## mapper
module mapper #(
    parameter DIM4_WIDTH = 8,  
    parameter DIM3_WIDTH = 8, 
    parameter DIM2_WIDTH = 8,  
    parameter DIM1_WIDTH = 8,
    parameter IDX4_WIDTH = 8,  
    parameter IDX3_WIDTH = 8, 
    parameter IDX2_WIDTH = 8,  
    parameter IDX1_WIDTH = 8,
    parameter ROW_MAJOR = 1,   
    parameter ADDR_WIDTH = 32 
)( 
    input  logic                        clk,            
    input  logic                        rst,            
    input  logic [DIM4_WIDTH - 1:0]     dim4, 
    input  logic [DIM3_WIDTH - 1:0]     dim3, 
    input  logic [DIM2_WIDTH - 1:0]     dim2,
    input  logic [DIM1_WIDTH - 1:0]     dim1,
    input  logic [IDX4_WIDTH - 1:0]     idx4,
    input  logic [IDX3_WIDTH - 1:0]     idx3, 
    input  logic [IDX2_WIDTH - 1:0]     idx2,
    input  logic [IDX1_WIDTH - 1:0]     idx1,
    input  logic [ADDR_WIDTH - 1:0]     base_addr,
    output logic [ADDR_WIDTH - 1:0]     addr
);
Size: ~2800 cells after synthesis, about 130 I/O pins.
export LEC_CHECK = 0
export CAP_MARGIN = 20
export CORE_MARGIN = 2
export CORE_UTILIZATION = 40
export SLEW_MARGIN = 20
create_clock -name core_clock -period 11.2 [get_ports {clk}]
run.sh (not shown) runs the stock make flow with config.mk's settings and CLKGATE_MAP_FILE=.
The starting point completed without violations.
==> next run, changes <==
Settings changed: CORE_UTILIZATION 40 to 65, MAX_ROUTING_LAYER from default to met4, SETUP_SLACK_MARGIN from default to -0.59.
Clock period 11.2 ns to 7.96 ns, I/O delays scaled along.
=>
- This time the run produced a layout that fails on negative setup slack
- non-clock buffer count grows by 105
- worst setup slack degrades by 1.2 ns
- count of clock-buffer cells in the layout stays the same
- first-iteration DRC count grows by 2.7%
- clock skew shrinks by 0.0048 ns
- wire length grows by 0.43%
- cell count shrinks by 6.2%
- register-to-register slack degrades by 3.1 ns
==> next run, changes <==
Settings changed: CORE_UTILIZATION 65 to 40, MAX_ROUTING_LAYER met4 to default, SETUP_SLACK_MARGIN -0.59 to default.
Clock period 7.96 ns to 12.0 ns, I/O delays scaled along.
After rerunning: With this change the flow passed the timing, DRC and antenna checks; clock-buffer cell count stays the same; synthesized area stays the same; die area went up by well over a third; wire length hardly moves; register-to-register slack improves by 3.8 ns; design area went down by a few percent; setup slack improves by 1.5 ns.
Setup of v28:
// shuzizhong
module shuzizhong(
    input wire clk1,         
    input wire reset,        
    input wire ah1,          
    input wire am1,          
    input wire alarm1,       
    input wire en,           
    input wire naozhong,     
    output wire [0:6] shi,       
    output wire [0:6] ge,        
    output wire [0:6] min_shi,   
    output wire [0:6] min_ge,    
    output wire [0:6] sec_shi,   
    output wire [0:6] sec_ge,    
    output wire daodian,     
    output wire audio        
);
Size in the first run: ~160 flip-flops.
Settings: LEC_CHECK=0, CAP_MARGIN=10, CELL_PAD_IN_SITES_DETAIL_PLACEMENT=2, CORE_MARGIN=7, CORE_UTILIZATION=72, CTS_CLUSTER_DIAMETER=118, CTS_CLUSTER_SIZE=20, GPL_ROUTABILITY_DRIVEN=0, GPL_TIMING_DRIVEN=1, HOLD_SLACK_MARGIN=0.16, MAX_ROUTING_LAYER=met5, MIN_ROUTING_LAYER=met1, PLACE_DENSITY=0.37, SLEW_MARGIN=20; clock period 14.2 ns.
run.sh (not shown) runs the stock make flow with config.mk's settings and CLKGATE_MAP_FILE=.
v28 never completed; the flow aborted with a tool error in 3_5_place_dp.
Input changes introduced in v30 (baseline for comparison: v28):
- a deleted CTS_CLUSTER_DIAMETER that had been 118
- an added PLACE_DENSITY_LB_ADDON of 0.1
- a deleted CTS_CLUSTER_SIZE that had been 20
- a deleted MIN_ROUTING_LAYER that had been met1
- a change of HOLD_SLACK_MARGIN from 0.16 to 0.03
- a change of CAP_MARGIN from 10 to 30
- a deleted GPL_TIMING_DRIVEN that had been 1
- a change of CORE_UTILIZATION from 72 to 18
- a deleted GPL_ROUTABILITY_DRIVEN that had been 0
- a change of CORE_MARGIN from 7 to 3
- a deleted PLACE_DENSITY that had been 0.37
- a change of the clock period (ns, I/O delays scaled along) from 14.2 to 33.0
==> results <==
v30: full flow OK, the timing, design-rule and antenna checks passed
FAIL v28 @ 3_5_place_dp: tool exited with error
Summary of v30 over v28: number of flip-flops and latches in the synthesized netlist essentially unchanged, die area went up, horizontal die dimension +about 90%, number of cell instances after yosys synthesis neither gained nor lost much.
Input changes introduced in v27 (baseline for comparison: v30):
- clearing PLACE_DENSITY_LB_ADDON, which used to be 0.1
- swapping 2 for 0 in CELL_PAD_IN_SITES_DETAIL_PLACEMENT
- putting ABC_AREA at 1 where nothing was set
- swapping met5 for met4 in MAX_ROUTING_LAYER
- swapping 18 for 66 in CORE_UTILIZATION
- swapping 3 for 2 in CORE_MARGIN
- swapping 33.0 for 10.7 in the clock period (ns, I/O delays scaled along)
[summary]
The flow for v27 finished, though final verification flagged negative setup slack.
Compared with v30, v27 is hungrier on power.
v27 vs v30 — met3 usage rose 4.8 points.
Higher worst path required time was reported by v30, not v27.
Re total die size: v27 is 72% down on v30.
Count of non-CTS buffers in the layout: v27 vs v30 up 269
Number of clock buffers in the layout | v27 below v30
Fraction of met2 tracks used by global routing (v27 over v30): increase, 44 points
v27 vs v30, number of gates resized after cts went up by 76.
## Diff of input files: v12 against v27
- CTS_CLUSTER_DIAMETER now 196, previously not set
- CAP_MARGIN now 20, was 30
- MAX_ROUTING_LAYER no longer set, was met4
- CELL_PAD_IN_SITES_DETAIL_PLACEMENT no longer set, was 0
- SETUP_SLACK_MARGIN now 2.52, previously not set
- HOLD_SLACK_MARGIN now 0.3, was 0.03
- CTS_CLUSTER_SIZE now 39, previously not set
- CORE_UTILIZATION now 70, was 66
Tool error DPL-0033 stopped v12 during 4_1_cts; no final results. Per the comparison of v12 with v27, number of instances in the placed design fell about 2%, total placed instance area +2.1%, global placement routability congestion shows an increase of about 4%, die area has decreased.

────────────────

▶ **Exercise aim**:
The entries above hold the needed span. Transcribe exactly the lines from the one with "Input changes introduced in v27" to the one with "Re total die size: v27 is 72% down on v30.", both included.

▶ **Response to the exercise**:
Input changes introduced in v27 (baseline for comparison: v30):
- clearing PLACE_DENSITY_LB_ADDON, which used to be 0.1
- swapping 2 for 0 in CELL_PAD_IN_SITES_DETAIL_PLACEMENT
- putting ABC_AREA at 1 where nothing was set
- swapping met5 for met4 in MAX_ROUTING_LAYER
- swapping 18 for 66 in CORE_UTILIZATION
- swapping 3 for 2 in CORE_MARGIN
- swapping 33.0 for 10.7 in the clock period (ns, I/O delays scaled along)
[summary]
The flow for v27 finished, though final verification flagged negative setup slack.
Compared with v30, v27 is hungrier on power.
v27 vs v30 — met3 usage rose 4.8 points.
Higher worst path required time was reported by v30, not v27.
Re total die size: v27 is 72% down on v30.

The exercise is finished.